_Records shown:_
-*-
[config.mk]
export PLATFORM = sky130hd
export DESIGN_NAME = mds_ram
export DESIGN_NICKNAME = d
export VERILOG_FILES = /design/src/mds_ram.sv
export SDC_FILE = /design/constraint.sdc
export NUM_CORES = 2
export LEC_CHECK = 0
export ABC_CLOCK_PERIOD_IN_PS = 2200
export BUFFER_PORTS_ARGS = -buffer_cell sky130_fd_sc_hd__clkbuf_2
export CORE_MARGIN = 2
export CORE_UTILIZATION = 57
export DETAILED_ROUTE_END_ITERATION = 16
export PLACE_DENSITY = 0.82
export SETUP_SLACK_MARGIN = 0.5
export SYNTH_ARGS = -nofsm -noshare
export SYNTH_HDL_FRONTEND = slang
export SYNTH_SLANG_ARGS = --single-unit
[constraint.sdc]
create_clock -name clk -period 2.2 [get_ports clk]
set_input_delay 0.33 -clock clk [delete_from_list [all_inputs] [get_ports clk]]
set_output_delay 0.33 -clock clk [all_outputs]
set_load 0.005 [all_outputs]
[src/hw/rtl/pci_pkg.sv]
// ----------------------------------------------------------------------------
// Pulse charge integrator package
// Shared widths, limits, register codes and the frame snapshot type.
// ----------------------------------------------------------------------------
package pci_pkg;

  // Frame and store geometry.
  localparam int MAX_FRAME        = 4096;
  localparam int PREFIX_DEPTH     = 256;
  localparam int PEDESTAL_DIVISOR = 20;

  // Field widths.
  localparam int TIME_W     = 32;
  localparam int SAMPLE_W   = 16;
  localparam int THR_W      = 16;
  localparam int SCALE_W    = 32;
  localparam int FRAC_W     = 16;
  localparam int CHARGE_W   = 48;
  localparam int HEIGHT_W   = 17;
  localparam int CFG_IDX_W  = 1;
  localparam int CFG_DATA_W = 32;

  // Derived widths.
  localparam int CNT_W  = $clog2(MAX_FRAME + 1);
  localparam int SUM_W  = CNT_W + SAMPLE_W;
  localparam int PFX_AW = $clog2(PREFIX_DEPTH);
  localparam int PFX_W  = PFX_AW + SAMPLE_W;
  localparam int DIV_W  = $clog2(PEDESTAL_DIVISOR + 1);
  localparam int DIFF_W = ((SUM_W > PFX_W + DIV_W) ? SUM_W : PFX_W + DIV_W) + 1;
  localparam int PROD_W = DIFF_W + SCALE_W + 1;

  // Division of the frame length by the pedestal divisor is done as a
  // multiply by a rounded-up reciprocal; the error stays below one part in
  // the divisor for every count the counter can hold.
  localparam int RECIP_SHIFT = 20;
  localparam int RECIP_W     = RECIP_SHIFT + 1;
  localparam logic [RECIP_W-1:0] RECIP =
    RECIP_W'(((1 << RECIP_SHIFT) + PEDESTAL_DIVISOR - 1) / PEDESTAL_DIVISOR);

  localparam logic [CNT_W-1:0] NO_DEPARTURE = '1;

  // Register reset values.
  localparam logic [THR_W-1:0]   THRESHOLD_RESET = THR_W'(2621);
  localparam logic [SCALE_W-1:0] SCALE_RESET     = SCALE_W'(65536);

  typedef enum logic [CFG_IDX_W-1:0] {
    REG_PEAK_THRESHOLD = 1'b0,
    REG_CHARGE_SCALE   = 1'b1
  } cfg_reg_t;

  // Everything the charge stage needs from a frame that has just closed.
  typedef struct packed {
    logic signed [SUM_W-1:0]    sum;
    logic signed [SAMPLE_W-1:0] minimum;
    logic [CNT_W-1:0]           first_departure;
    logic [PFX_AW-1:0]          pedestal_len;
    logic                       too_long;
  } frame_snap_t;

endpackage

[src/hw/rtl/pci_result_if.sv]
// ----------------------------------------------------------------------------
// Result channel
// Valid/ready channel carrying one closed-frame result per beat.
// ----------------------------------------------------------------------------
interface pci_result_if;
  import pci_pkg::*;

  logic                       valid;
  logic                       ready;
  logic signed [CHARGE_W-1:0] charge;
  logic signed [HEIGHT_W-1:0] pulse_height;
  logic                       frame_skipped;
  logic                       frame_too_long;

  modport source (output valid, output charge, output pulse_height,
                  output frame_skipped, output frame_too_long, input ready);
  modport sink   (input valid, input charge, input pulse_height,
                  input frame_skipped, input frame_too_long, output ready);
endinterface

[src/hw/rtl/pci_charge.sv]
// ----------------------------------------------------------------------------
// Charge calculator
// Pedestal subtraction, scaling multiply and result register for one
// closed frame per beat.
// ----------------------------------------------------------------------------
module pci_charge (
  input  logic                              clk,
  input  logic                              rst,
  input  logic                              snap_valid,
  input  pci_pkg::frame_snap_t              snap,
  input  logic signed [pci_pkg::PFX_W-1:0]  pedestal_sum,
  input  logic [pci_pkg::SCALE_W-1:0]       charge_scale,
  output logic                              snap_free,
  pci_result_if.source                      results
);
  import pci_pkg::*;

  localparam int SHIFT_W = PROD_W - FRAC_W;
  localparam int QX_W    = ((SHIFT_W > CHARGE_W) ? SHIFT_W : CHARGE_W) + 1;
  localparam logic signed [QX_W-1:0] CHG_MAX = (QX_W'(1) <<< (CHARGE_W - 1)) - QX_W'(1);
  localparam logic signed [QX_W-1:0] CHG_MIN = -(QX_W'(1) <<< (CHARGE_W - 1));

  // Stage 1: negated pedestal-subtracted sum.
  logic                       k1_valid;
  logic signed [DIFF_W-1:0]   k1_neg_diff;
  logic                       k1_skipped;
  logic signed [HEIGHT_W-1:0] k1_height;
  logic                       k1_too_long;

  // Stage 2: scaled product.
  logic                       k2_valid;
  logic signed [PROD_W-1:0]   k2_prod;
  logic                       k2_skipped;
  logic signed [HEIGHT_W-1:0] k2_height;
  logic                       k2_too_long;

  logic                       out_free, k2_free, k1_free;
  logic signed [PFX_W-1:0]    ped_val;
  logic signed [DIFF_W-1:0]   diff;
  logic                       skipped;
  logic signed [QX_W-1:0]     qx;
  logic signed [CHARGE_W-1:0] charge_sat;

  assign out_free  = !results.valid || results.ready;
  assign k2_free   = !k2_valid || out_free;
  assign k1_free   = !k1_valid || k2_free;
  assign snap_free = k1_free;

  assign ped_val = (snap.pedestal_len == '0) ? '0 : pedestal_sum;
  assign diff    = DIFF_W'($signed(snap.sum)) -
                   $signed(DIFF_W'(PEDESTAL_DIVISOR)) * DIFF_W'(ped_val);
  assign skipped = snap.first_departure < CNT_W'(snap.pedestal_len);

  // Floor division by 2^FRAC_W is an arithmetic shift.
  assign qx = QX_W'($signed(k2_prod[PROD_W-1:FRAC_W]));
  assign charge_sat = (qx > CHG_MAX) ? CHG_MAX[CHARGE_W-1:0] :
                      (qx < CHG_MIN) ? CHG_MIN[CHARGE_W-1:0] : qx[CHARGE_W-1:0];

  always_ff @(posedge clk) begin
    if (rst) begin
      k1_valid <= 1'b0;
    end else if (k1_free) begin
      k1_valid <= snap_valid;
    end
    if (k1_free && snap_valid) begin
      k1_neg_diff <= -diff;
      k1_skipped  <= skipped;
      k1_height   <= -HEIGHT_W'($signed(snap.minimum));
      k1_too_long <= snap.too_long;
    end
  end

  always_ff @(posedge clk) begin
    if (rst) begin
      k2_valid <= 1'b0;
    end else if (k2_free) begin
      k2_valid <= k1_valid;
    end
    if (k2_free && k1_valid) begin
      k2_prod     <= k1_skipped ? '0 :
                     PROD_W'(k1_neg_diff) * PROD_W'($signed({1'b0, charge_scale}));
      k2_skipped  <= k1_skipped;
      k2_height   <= k1_height;
      k2_too_long <= k1_too_long;
    end
  end

  always_ff @(posedge clk) begin
    if (rst) begin
      results.valid <= 1'b0;
    end else if (out_free) begin
      results.valid <= k2_valid;
    end
    if (out_free && k2_valid) begin
      results.charge         <= charge_sat;
      results.pulse_height   <= k2_height;
      results.frame_skipped  <= k2_skipped;
      results.frame_too_long <= k2_too_long;
    end
  end

endmodule

[src/flat_wrapper.sv]
// flat-port wrapper written by rule: the top's interface ports become plain ports
module pci_charge_flat import pci_pkg::*;
  (clk, rst, snap_valid, snap, pedestal_sum, charge_scale, snap_free, results_valid, results_charge, results_pulse_height, results_frame_skipped, results_frame_too_long, results_ready);
  pci_result_if results_i ();
  input  logic clk;
  input  logic rst;
  input  logic snap_valid;
  input  pci_pkg::frame_snap_t snap;
  input  logic signed [pci_pkg::PFX_W-1:0] pedestal_sum;
  input  logic [pci_pkg::SCALE_W-1:0] charge_scale;
  output logic snap_free;
  output wire logic [$bits(results_i.valid)-1:0] results_valid;
  output wire logic [$bits(results_i.charge)-1:0] results_charge;
  output wire logic [$bits(results_i.pulse_height)-1:0] results_pulse_height;
  output wire logic [$bits(results_i.frame_skipped)-1:0] results_frame_skipped;
  output wire logic [$bits(results_i.frame_too_long)-1:0] results_frame_too_long;
  input wire logic [$bits(results_i.ready)-1:0] results_ready;
  assign results_valid = results_i.valid;
  assign results_charge = results_i.charge;
  assign results_pulse_height = results_i.pulse_height;
  assign results_frame_skipped = results_i.frame_skipped;
  assign results_frame_too_long = results_i.frame_too_long;
  assign results_i.ready = results_ready;
  pci_charge u_core (.clk(clk), .rst(rst), .snap_valid(snap_valid), .snap(snap), .pedestal_sum(pedestal_sum), .charge_scale(charge_scale), .snap_free(snap_free), .results(results_i));
endmodule
[config.mk]
export PLATFORM = sky130hd
export DESIGN_NAME = pci_charge_flat
export DESIGN_NICKNAME = d
export VERILOG_FILES = /design/src/hw/rtl/pci_pkg.sv /design/src/hw/rtl/pci_result_if.sv /design/src/hw/rtl/pci_charge.sv /design/src/flat_wrapper.sv
export SDC_FILE = /design/constraint.sdc
export NUM_CORES = 2
export LEC_CHECK = 0
export BUFFER_PORTS_ARGS = -buffer_cell sky130_fd_sc_hd__buf_2
export CAP_MARGIN = 0
export CELL_PAD_IN_SITES_DETAIL_PLACEMENT = 1
export CELL_PAD_IN_SITES_GLOBAL_PLACEMENT = 1
export CORE_MARGIN = 1.5
export CORE_UTILIZATION = 50
export CTS_CLUSTER_SIZE = 28
export DETAILED_ROUTE_END_ITERATION = 10
export GPL_ROUTABILITY_DRIVEN = 0
export PLACE_DENSITY = 0.79
export SYNTH_ARGS = -nofsm -noshare
export SYNTH_HDL_FRONTEND = slang
export SYNTH_SLANG_ARGS = --single-unit
[constraint.sdc]
create_clock -name clk -period 10.9 [get_ports clk]
set_clock_uncertainty 0.05 [all_clocks]
set_input_delay 1.635 -clock clk [delete_from_list [all_inputs] [get_ports clk]]
set_output_delay 1.635 -clock clk [all_outputs]
set_load 0.02 [all_outputs]
# Word level (Yosys, flattened, before mapping)
# Cells that the tools add are included.
[op_classes]
multipliers = 2
n_reduce_logical = 10
muxes = 2
order_cmp = 3
add_sub_neg = 3
[op_table]
columns = ["operator", "n"]
rows = [
  ["multiplier 30 x 33 -> 63 bit", 1],
  ["> comparator 47 x 48 -> 1 bit (second input constant)", 1],
  ["< comparator 47 x 48 -> 1 bit (second input constant)", 1],
  ["2-to-1 mux 48 bit", 1],
  ["negation 30 bit", 1],
  ["subtractor 29 x 30 -> 30 bit", 1],
  ["multiplier 4 x 24 -> 28 bit (first input constant)", 1],
  ["2-to-1 mux 24 bit", 1],
  ["negation 16 -> 17 bit", 1],
  ["< comparator 13 x 8 -> 1 bit", 1],
  ["logical NOT 8 bit", 1],
  ["logical AND 1 bit", 3],
  ["logical NOT 1 bit", 3],
  ["logical OR 1 bit", 3],
]
[totals]
inputBits = 127
word_cells = 35
out_inout_bits = 69
ff_bits = 201

# Longest topological paths before layout
[logic_depth]
ltp_word = 5
depth_mapped = 28
depth_no_buf = 26

# Least setup slack after synthesis
# OpenSTA, ideal clock, no wires.
[synth_timing]
path_type = "input port to flip-flop"
start = "in charge_scale[28] (netlist name)"
end = "reg u_core.k2_prod[59] (data pin)"
setup_time_ns = 0.262
path_stages = 25
t_required_ns = 10.588
n_path_buf = 2
slack_ns = 2.142
arrival_ns = 8.446
path_cell_list = "clkbuf_1 and2_1 fa_1 inv_1 fa_1 fa_1 inv_1 fa_1 fa_1 fa_1 fa_1 inv_1 fa_1 inv_1 ha_1 clkbuf_1 nand4_1 nor4_2 a211oi_1 a211o_1 a31oi_1 a221o_1 o22ai_1 o31a_1 mux2_1"
[synth_between]
elab_chain_cells = 1
[synth_lines]
columns = ["item", "line_no", "text"]
rows = [
  ["start: declaration", "flat_wrapper.sv:10", "input logic [pci_pkg::SCALE_W-1:0] charge_scale;"],
  ["multiplier 30 x 33 -> 63 bit", "pci_charge.sv:81", "PROD_W'(k1_neg_diff) * PROD_W'($signed({1'b0, charge_scale}));"],
  ["end signal: assignment", "pci_charge.sv:80", "k2_prod <= k1_skipped ? '0 :"],
  ["end: declaration", "pci_charge.sv:32", "logic signed [PROD_W-1:0] k2_prod;"],
]
# No other way between the ends.
# A chain may end at the register's enable or synchronous reset.

# Final worst setup path
[layout_timing]
start = "in charge_scale[16] (netlist name)"
end = "reg u_core.k2_prod[46] (data pin)"
# The elaborated chain is that of the path after synthesis.

==> flow_summary.json <==
{
  "grt_max_degree": 67,
  "synth.mux.area_fraction_pct": 0.164,
  "first_pass_grt_wire_length_mm": 195,
  "place.detailed.instances": 5400,
  "number_of_resized_instances_in_the_post_cts_repair_step": 0,
  "wire_per_inst_um": 22.5,
  "detail_route.first_pass.iterations": 6,
  "number_of_setup_buffers_added_after_cts": 0,
  "period_minus_slack_ps": 9590,
  "clock_tree.buffer_depth": 2,
  "worst_hold_path.endpoint": "u_core.results.charge[25]",
  "route.vias.total": 30200,
  "slew_headroom_pct": 8.29,
  "synth_simple_gate_area_share_pct": 16.4,
  "synth_compound_area_share_pct": 5.02,
  "via_count_of_the_first_global_routing_pass": 35200,
  "setup_viol": 0,
  "synthesis.nets": 5679,
  "die_w_um": 290,
  "die_h_um": 290,
  "tritoncts.num_buffers": 17,
  "synth-adder-area-share_pct": 51.8,
  "critPathRequiredTime_ps": 11110,
  "reg_to_reg_setup_timing_slack_ps": 1910,
  "critical-path-max-stage-delay_ps": 560,
  "maxcap_viol_count": 0,
  "async_reset_ff_share_pct": 0,
  "num_io_pins": 196,
  "path_class": "in2reg",
  "drt.antenna.violating_nets": 0,
  "rows": 105,
  "tritoncts_clock_tree": "yes",
  "grt_usage_pct": 30.2,
  "postSynthCellCount": 4351,
  "rsz0062_at_grt": "false",
  "ctsHoldBuffers": 0,
  "report.final.slew_viol_count": 0,
  "holdPathStages": 0,
  "core_area_mm2": 0.0818,
  "run_status": "finished, final reports clean",
  "residual_overflow_from_global_routing": 0,
  "io_buffer_count": 195,
  "drt-vias-per-instance": 5.56,
  "synth_xor_area_share_pct": 2.09,
  "num-nets-final": 5677,
  "timing.critical_path.slowest_stage_cell": "fa_1",
  "yosysWarningCount": 0,
  "finish.cell_count_without_fillers": 5434,
  "worst_hold_path_class": "reg2reg",
  "cts_htree_levels": 4,
  "final.period_utilization_pct": 88.0,
  "drt_wl_total_mm": 123,
  "largest_family_of_logic_cells_by_synthesized_area": "adder cells",
  "initialDrtViolationCount": 1750,
  "startpoint_of_the_lowest_slack_hold_path": "u_core.k2_prod[41]",
  "crit_top_cell": "fa_1",
  "maximum_fanout_encountered_on_the_critical_timing_path": 18,
  "synth_edf_count": 182,
  "drive_gt1_share_pct": 6.56,
  "tightest_slew_ps": 1380,
  "cp-start-kind": "primary input",
  "die_area_mm2": 0.0841,
  "number_of_distinct_library_cells_after_synthesis": 64,
  "antenna_found_initial": 6,
  "average_cell_area_after_synthesis_um2": 9.46,
  "cts_sinks": 185,
  "cts.root.buffer_cell": "clkbuf_16",
  "ys.flop_type": "edfxtp_1",
  "synth.cell_area_mm2": 0.0412,
  "end_kind": "flip-flop",
  "arrival_time_of_the_worst_setup_path_ps": 9800,
  "tns_ps": 0,
  "r2r_start": "u_core.k1_neg_diff[15]",
  "clock_pin_transition_on_the_worst_setup_and_hold_timing_paths_ps": 110,
  "worst_r2r_endpoint": "u_core.k2_prod[35]",
  "number_of_drc_violations_after_detailed_routing": 0,
  "reg2regPathDepth": 23,
  "seq_area_frac_synth_pct": 13.4,
  "clk-insertion-delay-late_ps": 490,
  "yosys_register_bits": 185,
  "syn_to_final_growth_pct": 5.67,
  "detailed_place_hpwl_mm": 93.4,
  "initial_core_util_pct": 50.3,
  "hold_viol_final": 0,
  "utilization_pct": 53.1,
  "max_clock_freq_mhz": 104
}
-- area by class of cell --
cell class,count,area [um2]
Fill cell,9372,38400
Multi-Input combinational cell,2948,31100
Sequential cell,185,5530
Inverter,964,3620
Tap cell,1070,1340
Timing Repair Buffer,233,1260
Clock buffer,17,425
Clock inverter,15,223
Antenna cell,2,5.00
-- layer usage --
layer,global-route usage (%),wire [um],vias to the layer above
li1,-,-,13000
met1,35.6,45900,15800
met2,54.5,64000,982
met3,3.91,6520,350
met4,14.3,6040,2
met5,0,15,-
-- placed cells by master, fill, tap and decap left out, drive strengths merged, types with 33 or more instances in the layout --
cell	netlist	final
nand2b	33	33
a21oi	111	111
nor2b	38	38
inv	964	973
and2	534	534
buf	2	233
o21ai	49	49
a21o	45	45
xnor2	66	66
nor2	108	108
edfxtp	182	182
fa	837	837
ha	364	364
nand2	488	488
-- registers in the layout (all words and copies together), names as in the netlist, 17 cells and up --
signal,count
u_core.k1_height,17
u_core.k1_neg_diff,30
u_core.k2_height,17
u_core.k2_prod,47
u_core.results.charge,48
u_core.results.pulse_height,17
-- stage by stage --
step                cell area (um2)  setup WS, ps  hold WS [ps]
finish                        43500          1310           363
detailed placement            42800           903           356
floorplan                     41200          2140           350
global route                  43500           925           374
CTS                           43500          1440           365
global placement              42800          1120           351
-- worst max-delay path: cells and delay by family --
family / cells / cell delay, ps
buffers and inverters: 6 / 1070
AND/OR/NAND/NOR: 2 / 410
AO/OA/AOI/OAI: 7 / 2020
adder cells (fa/ha/maj): 9 / 4290
multiplexers: 1 / 350
-- Yosys cell counts (all sizes together), types with 3 or more instances --
master / count / share of area (%)
clkbuf: 252 / 2.3
a2111oi: 4 / 0.085
or3: 5 / 0.076
o2111ai: 7 / 0.15
xor2: 32 / 0.68
o21ai: 49 / 0.60
a21boi: 5 / 0.091
o211ai: 8 / 0.15
fa: 837 / 41
o221ai: 3 / 0.064
nand4: 16 / 0.24
or2: 7 / 0.11
a211oi: 6 / 0.12
and3: 11 / 0.17
a21o: 45 / 0.82
dfxtp: 3 / 0.15
a31o: 3 / 0.064
mux2: 6 / 0.16
nor2: 108 / 0.98
xnor2: 66 / 1.4
ha: 364 / 11
o21a: 13 / 0.24
and2: 534 / 8.1
a221oi: 5 / 0.11
inv: 964 / 8.8
edfxtp: 182 / 13
nor2b: 38 / 0.58
a221o: 3 / 0.073
o31a: 4 / 0.085
nor4: 10 / 0.20
nand3b: 3 / 0.055
nand3: 23 / 0.28
a31oi: 17 / 0.26
nand2: 488 / 4.4
a21oi: 111 / 1.3
or4: 3 / 0.055
nor3: 29 / 0.35
and4: 5 / 0.11
o21bai: 20 / 0.36
o31ai: 6 / 0.12
nand2b: 33 / 0.50
-- cell families after synthesis --
family	Yosys count
simple gates	1320
compound gates	323
buf+inv	1218
fa+ha+maj	1201
mux	6
xor+xnor	98
flops	185
-- how the worst max path moves through the flow --
stage | from | to | slack, ps | depth (start not counted)
detailed placement | charge_scale[16] | u_core.k2_prod[46] | 900 | 25
global placement | charge_scale[16] | u_core.k2_prod[46] | 1120 | 25
floorplan | charge_scale[28] | u_core.k2_prod[59] | 2140 | 25
finish | charge_scale[16] | u_core.k2_prod[46] | 1310 | 25
CTS | charge_scale[16] | u_core.k2_prod[60] | 1440 | 25
global route | charge_scale[16] | u_core.k2_prod[60] | 930 | 24
Power is left out: the tool's default activity adds up to more than one toggle a clock period on the data nets, which glitch-free logic cannot reach.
-*-
_Required work:_ Please reproduce, exactly as they appear above, the lines from the line containing "u_core.results.pulse_height,17" up to and including the line containing "or3: 5 / 0.076".

_Answer area:_
u_core.results.pulse_height,17
-- stage by stage --
step                cell area (um2)  setup WS, ps  hold WS [ps]
finish                        43500          1310           363
detailed placement            42800           903           356
floorplan                     41200          2140           350
global route                  43500           925           374
CTS                           43500          1440           365
global placement              42800          1120           351
-- worst max-delay path: cells and delay by family --
family / cells / cell delay, ps
buffers and inverters: 6 / 1070
AND/OR/NAND/NOR: 2 / 410
AO/OA/AOI/OAI: 7 / 2020
adder cells (fa/ha/maj): 9 / 4290
multiplexers: 1 / 350
-- Yosys cell counts (all sizes together), types with 3 or more instances --
master / count / share of area (%)
clkbuf: 252 / 2.3
a2111oi: 4 / 0.085
or3: 5 / 0.076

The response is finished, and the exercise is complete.